President Donald Trump’s tariff threats against Canada are causing that country to more seriously consider ways to diversify its economy away from the United States, including building out more infrastructure to export fossil fuels from the Canadian coast to other countries, a senior Canadian government official said Tuesday.
“Certainly, it’s a conversation that’s probably more top of mind than it was a few weeks ago,” Jonathan Wilkinson, Canada’s minister of energy and natural resources, said when asked if Trump’s tariff strategy was making Canadian officials weigh whether to reduce its exposure to the U.S. marketplace. Wilkinson made the statement in response to a question from POLITICO after speaking at a Washington gathering of think tank Atlantic Council on how Canada was approaching its energy policy amid the current trade tensions with the United States.
The two countries have significant trade ties and have been free trade partners for more than a decade, a cozy relationship that has been rocked by the Trump administration’s plan to impose a 25 percent tariff on many imports of Canadian goods and a 10 percent tax on the millions of barrels a day of oil flowing from Canada to refineries in the U.S. Midwest.
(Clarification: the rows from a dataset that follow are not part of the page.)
[src/hdl/irrigation_cycle_sequencer_assert.svh]
// Assertion macros shared by the sequencer RTL.
// All of them sample on aclk and are disabled while aresetn is low.
`ifndef IRRIGATION_CYCLE_SEQUENCER_ASSERT_SVH
`define IRRIGATION_CYCLE_SEQUENCER_ASSERT_SVH

// The condition must hold at every clock edge.
`define ICS_ASSERT_ALWAYS(lbl, cond) \
    lbl: assert property (@(posedge aclk) disable iff (!aresetn) (cond)) \
        else $error("sequencer assertion failed");

// When the antecedent holds, the consequent must hold at the next edge.
`define ICS_ASSERT_NEXT(lbl, ante, cons) \
    lbl: assert property (@(posedge aclk) disable iff (!aresetn) (ante) |=> (cons)) \
        else $error("sequencer assertion failed");

`endif

[src/hdl/ics_pkg.sv]
`default_nettype none

package ics_pkg;

    // Phase codes.
    localparam logic [2:0] PH_IDLE = 3'd0;
    localparam logic [2:0] PH_DOSE = 3'd1;
    localparam logic [2:0] PH_FILL = 3'd2;
    localparam logic [2:0] PH_PUMP = 3'd3;
    localparam logic [2:0] PH_DONE = 3'd4;
    localparam logic [2:0] PH_ERR  = 3'd5;

    // Error codes.
    localparam logic [3:0] ERR_NONE    = 4'd0;
    localparam logic [3:0] ERR_TOP     = 4'd1;
    localparam logic [3:0] ERR_BOTTOM  = 4'd2;
    localparam logic [3:0] ERR_FILL_TO = 4'd3;
    localparam logic [3:0] ERR_SENSOR  = 4'd6;
    localparam logic [3:0] ERR_CONFIG  = 4'd7;
    localparam logic [3:0] ERR_PUMP_TO = 4'd8;
    localparam logic [3:0] ERR_STOP    = 4'd9;

    // Command codes.
    localparam logic [2:0] ACT_TICK  = 3'd0;
    localparam logic [2:0] ACT_START = 3'd1;
    localparam logic [2:0] ACT_WASH  = 3'd2;
    localparam logic [2:0] ACT_STOP  = 3'd3;
    localparam logic [2:0] ACT_TRIP  = 3'd4;

    // Configuration register indexes.
    localparam logic [2:0] CFG_PPL       = 3'd0;
    localparam logic [2:0] CFG_IRR_VOL   = 3'd1;
    localparam logic [2:0] CFG_WASH_VOL  = 3'd2;
    localparam logic [2:0] CFG_DOSE_MS   = 3'd3;
    localparam logic [2:0] CFG_FILL_TO_S = 3'd4;
    localparam logic [2:0] CFG_PUMP_TO_S = 3'd5;

    // Field widths.
    localparam int PPL_W    = 24;
    localparam int VOL_W    = 20;
    localparam int TIME_W   = 16;
    localparam int TARGET_W = PPL_W + VOL_W;
    localparam int DOSE_W   = VOL_W + TIME_W - 8;
    localparam int LIMIT_W  = TIME_W + 10;
    localparam int MS_W     = 32;

    localparam logic [9:0] MS_PER_S = 10'd1000;

    // Values derived from the configuration registers, ready for the step logic.
    typedef struct packed {
        logic                irr_bad;
        logic                wash_bad;
        logic [TARGET_W-1:0] irr_target;
        logic [TARGET_W-1:0] wash_target;
        logic [DOSE_W-1:0]   irr_dose_ms;
        logic [LIMIT_W-1:0]  fill_limit_ms;
        logic [LIMIT_W-1:0]  pump_limit_ms;
    } cfg_t;

endpackage

`default_nettype wire

[src/hdl/ics_cfg.sv]
`default_nettype none

module ics_cfg (
    input  wire logic                       aclk,
    input  wire logic                       aresetn,
    input  wire logic                       cfg_wr_en,
    input  wire logic [2:0]                 cfg_index,
    input  wire logic [ics_pkg::PPL_W-1:0]  cfg_wdata,
    output ics_pkg::cfg_t                   cfg
);
    import ics_pkg::*;

    logic [PPL_W-1:0]    ppl_reg;
    logic [VOL_W-1:0]    irr_vol_reg;
    logic [VOL_W-1:0]    wash_vol_reg;
    logic [TIME_W-1:0]   dose_ms_reg;
    logic [TIME_W-1:0]   fill_to_reg;
    logic [TIME_W-1:0]   pump_to_reg;

    logic [TARGET_W-1:0] irr_target_reg;
    logic [TARGET_W-1:0] wash_target_reg;
    logic [DOSE_W-1:0]   irr_dose_reg;
    logic [LIMIT_W-1:0]  fill_limit_reg;
    logic [LIMIT_W-1:0]  pump_limit_reg;
    logic                irr_bad_reg;
    logic                wash_bad_reg;

    logic [VOL_W+TIME_W-1:0] dose_prod;

    // Register file, written one register per transfer.
    always_ff @(posedge aclk) begin
        if (!aresetn) begin
            ppl_reg      <= PPL_W'(256);
            irr_vol_reg  <= VOL_W'(256);
            wash_vol_reg <= VOL_W'(256);
            dose_ms_reg  <= '0;
            fill_to_reg  <= TIME_W'(60);
            pump_to_reg  <= TIME_W'(600);
        end else if (cfg_wr_en) begin
            case (cfg_index)
                CFG_PPL:       ppl_reg      <= cfg_wdata;
                CFG_IRR_VOL:   irr_vol_reg  <= cfg_wdata[VOL_W-1:0];
                CFG_WASH_VOL:  wash_vol_reg <= cfg_wdata[VOL_W-1:0];
                CFG_DOSE_MS:   dose_ms_reg  <= cfg_wdata[TIME_W-1:0];
                CFG_FILL_TO_S: fill_to_reg  <= cfg_wdata[TIME_W-1:0];
                CFG_PUMP_TO_S: pump_to_reg  <= cfg_wdata[TIME_W-1:0];
                default: ;
            endcase
        end
    end

    assign dose_prod = (VOL_W+TIME_W)'(irr_vol_reg) * (VOL_W+TIME_W)'(dose_ms_reg);

    // Each product sits alone between two registers; they follow the register
    // file in the next cycle.
    always_ff @(posedge aclk) begin
        irr_target_reg  <= TARGET_W'(irr_vol_reg) * TARGET_W'(ppl_reg);
        wash_target_reg <= TARGET_W'(wash_vol_reg) * TARGET_W'(ppl_reg);
        irr_dose_reg    <= dose_prod[VOL_W+TIME_W-1:8];
        fill_limit_reg  <= LIMIT_W'(fill_to_reg) * LIMIT_W'(MS_PER_S);
        pump_limit_reg  <= LIMIT_W'(pump_to_reg) * LIMIT_W'(MS_PER_S);
        irr_bad_reg     <= (ppl_reg == '0) || (irr_vol_reg == '0)
                           || (fill_to_reg == '0) || (pump_to_reg == '0);
        wash_bad_reg    <= (ppl_reg == '0) || (wash_vol_reg == '0)
                           || (fill_to_reg == '0) || (pump_to_reg == '0);
    end

    assign cfg.irr_bad       = irr_bad_reg;
    assign cfg.wash_bad      = wash_bad_reg;
    assign cfg.irr_target    = irr_target_reg;
    assign cfg.wash_target   = wash_target_reg;
    assign cfg.irr_dose_ms   = irr_dose_reg;
    assign cfg.fill_limit_ms = fill_limit_reg;
    assign cfg.pump_limit_ms = pump_limit_reg;

endmodule

`default_nettype wire

[src/hdl/irrigation_cycle_sequencer.sv]
// An input transfer is captured in the input register and moves on to the
// result register, which drives m_tdata, once that one is empty or being drained.
// Throughput: one item per cycle while m_tready holds; the next-state logic
// between the input and result registers does the whole update in one pass.
// Configuration products are re-registered in the cycle after each write.
// Reset: aresetn is synchronous and active low; it returns the sequencer to
// idle with no error and restores the configuration defaults.
`default_nettype none

`include "irrigation_cycle_sequencer_assert.svh"

module irrigation_cycle_sequencer (
    input  wire logic                       aclk,
    input  wire logic                       aresetn,
    // Configuration write port.
    input  wire logic                       cfg_wr_en,
    input  wire logic [2:0]                 cfg_index,
    input  wire logic [ics_pkg::PPL_W-1:0]  cfg_wdata,
    // Input stream: action[2:0], trip_code[6:3], tank_full[7], tank_empty[8],
    // flow_pulses[16:9], now_ms[48:17], zero fill above.
    input  wire logic                       s_tvalid,
    output logic                            s_tready,
    input  wire logic [55:0]                s_tdata,
    // Result stream: phase[2:0], error_code[6:3], valve_open[7], pump_on[8],
    // doser_on[9], wash_active[10], zero fill above.
    output logic                            m_tvalid,
    input  wire logic                       m_tready,
    output logic [15:0]                     m_tdata
);
    import ics_pkg::*;

    cfg_t cfg;

    logic        in_valid_reg;
    logic [48:0] in_data_reg;
    logic        out_valid_reg;
    logic [10:0] out_data_reg;
    logic        advance;

    // Sequencer state.
    logic [2:0]          phase_reg;
    logic [3:0]          error_reg;
    logic [MS_W-1:0]     start_reg;
    logic [31:0]         pulse_total_reg;
    logic [TARGET_W-1:0] target_reg;
    logic [DOSE_W-1:0]   dose_reg;
    logic                wash_reg;

    logic [2:0]          phase_next;
    logic [3:0]          error_next;
    logic [MS_W-1:0]     start_next;
    logic [31:0]         pulse_total_next;
    logic [TARGET_W-1:0] target_next;
    logic [DOSE_W-1:0]   dose_next;
    logic                wash_next;

    logic [2:0]      in_action;
    logic [3:0]      in_trip;
    logic            in_full;
    logic            in_empty;
    logic [7:0]      in_pulses;
    logic [MS_W-1:0] in_now;

    logic [32:0]     pulse_sum;
    logic [2:0]      phase_cmd;
    logic [MS_W-1:0] elapsed;
    logic            wash_sel;

    ics_cfg u_cfg (
        .aclk      (aclk),
        .aresetn   (aresetn),
        .cfg_wr_en (cfg_wr_en),
        .cfg_index (cfg_index),
        .cfg_wdata (cfg_wdata),
        .cfg       (cfg)
    );

    // An item moves from the input register to the result register when the
    // result register is empty or being drained.
    assign advance  = in_valid_reg && (!out_valid_reg || m_tready);
    assign s_tready = aresetn && (!in_valid_reg || advance);

    always_ff @(posedge aclk) begin
        if (!aresetn) begin
            in_valid_reg  <= 1'b0;
            out_valid_reg <= 1'b0;
        end else begin
            if (s_tready) begin
                in_valid_reg <= s_tvalid;
            end
            if (advance) begin
                out_valid_reg <= 1'b1;
            end else if (m_tready) begin
                out_valid_reg <= 1'b0;
            end
        end
    end

    always_ff @(posedge aclk) begin
        if (s_tready && s_tvalid) begin
            in_data_reg <= s_tdata[48:0];
        end
    end

    assign in_action = in_data_reg[2:0];
    assign in_trip   = in_data_reg[6:3];
    assign in_full   = in_data_reg[7];
    assign in_empty  = in_data_reg[8];
    assign in_pulses = in_data_reg[16:9];
    assign in_now    = in_data_reg[48:17];

    // One update: count the pulses, apply the command, then run the phase logic.
    always_comb begin
        pulse_sum        = {1'b0, pulse_total_reg} + 33'(in_pulses);
        phase_next       = phase_reg;
        error_next       = error_reg;
        start_next       = start_reg;
        pulse_total_next = pulse_sum[32] ? '1 : pulse_sum[31:0];
        target_next      = target_reg;
        dose_next        = dose_reg;
        wash_next        = wash_reg;
        wash_sel         = (in_action == ACT_WASH);

        // Commands; a start is honored only from idle.
        case (in_action)
            ACT_START, ACT_WASH: begin
                if (phase_reg == PH_IDLE) begin
                    if (wash_sel ? cfg.wash_bad : cfg.irr_bad) begin
                        phase_next = PH_ERR;
                        error_next = ERR_CONFIG;
                    end else if (in_full) begin
                        phase_next = PH_ERR;
                        error_next = ERR_TOP;
                    end else begin
                        wash_next   = wash_sel;
                        target_next = wash_sel ? cfg.wash_target : cfg.irr_target;
                        start_next  = in_now;
                        if (wash_sel) begin
                            dose_next        = '0;
                            phase_next       = PH_FILL;
                            pulse_total_next = '0;
                        end else begin
                            dose_next  = cfg.irr_dose_ms;
                            phase_next = PH_DOSE;
                        end
                    end
                end
            end
            ACT_STOP: begin
                if (phase_reg != PH_IDLE && phase_reg != PH_ERR) begin
                    phase_next = PH_ERR;
                    error_next = ERR_STOP;
                end
            end
            ACT_TRIP: begin
                if (phase_reg != PH_ERR) begin
                    phase_next = PH_ERR;
                    error_next = (in_trip == ERR_NONE || in_trip > ERR_STOP) ?
                                 ERR_SENSOR : in_trip;
                end
            end
            default: ;
        endcase

        phase_cmd = phase_next;
        elapsed   = in_now - start_next;

        // Phase logic, evaluated once on the phase left by the command.
        case (phase_cmd)
            PH_DOSE: begin
                if (elapsed >= MS_W'(dose_next)) begin
                    phase_next       = PH_FILL;
                    start_next       = in_now;
                    pulse_total_next = '0;
                end
            end
            PH_FILL: begin
                if (in_full) begin
                    phase_next = PH_ERR;
                    error_next = ERR_TOP;
                end else if ({pulse_total_next, 16'd0} >= 48'(target_next)) begin
                    if (in_empty) begin
                        phase_next = PH_ERR;
                        error_next = ERR_BOTTOM;
                    end else begin
                        phase_next = PH_PUMP;
                        start_next = in_now;
                    end
                end else if (elapsed > MS_W'(cfg.fill_limit_ms)) begin
                    phase_next = PH_ERR;
                    error_next = ERR_FILL_TO;
                end
            end
            PH_PUMP: begin
                if (in_empty) begin
                    phase_next = PH_DONE;
                    start_next = in_now;
                end else if (elapsed > MS_W'(cfg.pump_limit_ms)) begin
                    phase_next = PH_ERR;
                    error_next = ERR_PUMP_TO;
                end
            end
            PH_DONE: begin
                phase_next = PH_IDLE;
                start_next = in_now;
            end
            default: ;
        endcase
    end

    // State advances together with the item that caused the update.
    always_ff @(posedge aclk) begin
        if (!aresetn) begin
            phase_reg       <= PH_IDLE;
            error_reg       <= ERR_NONE;
            start_reg       <= '0;
            pulse_total_reg <= '0;
            target_reg      <= '0;
            dose_reg        <= '0;
            wash_reg        <= 1'b0;
        end else if (advance) begin
            phase_reg       <= phase_next;
            error_reg       <= error_next;
            start_reg       <= start_next;
            pulse_total_reg <= pulse_total_next;
            target_reg      <= target_next;
            dose_reg        <= dose_next;
            wash_reg        <= wash_next;
        end
    end

    // Result register.
    always_ff @(posedge aclk) begin
        if (advance) begin
            out_data_reg <= {wash_next,
                             phase_next == PH_DOSE,
                             phase_next == PH_PUMP,
                             phase_next == PH_FILL,
                             error_next,
                             phase_next};
        end
    end

    assign m_tvalid = out_valid_reg;
    assign m_tdata  = {5'd0, out_data_reg};

    // Only reset leaves the error phase.
    `ICS_ASSERT_NEXT(a_err_latched, phase_reg == PH_ERR, phase_reg == PH_ERR)
    // An error code is held exactly while in the error phase.
    `ICS_ASSERT_ALWAYS(a_err_code_match, (phase_reg == PH_ERR) == (error_reg != ERR_NONE))
    // State moves only with a transfer into the result register.
    `ICS_ASSERT_NEXT(a_state_hold, !advance,
                     $stable(phase_reg) && $stable(pulse_total_reg) && $stable(start_reg))

endmodule

`default_nettype wire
“We have had a historic economic relationship with the United States where Canadians were of the view — and until recently Americans I think were of the view — that that was all positive and that more infrastructure to the United States was just a positive thing to do,” Wilkinson said. “There would never be a threat to Canada … around the imposition of tariffs. Obviously, [Trump’s tariffs threats] have changed how people think about it a little bit, which is maybe it’s a vulnerability.”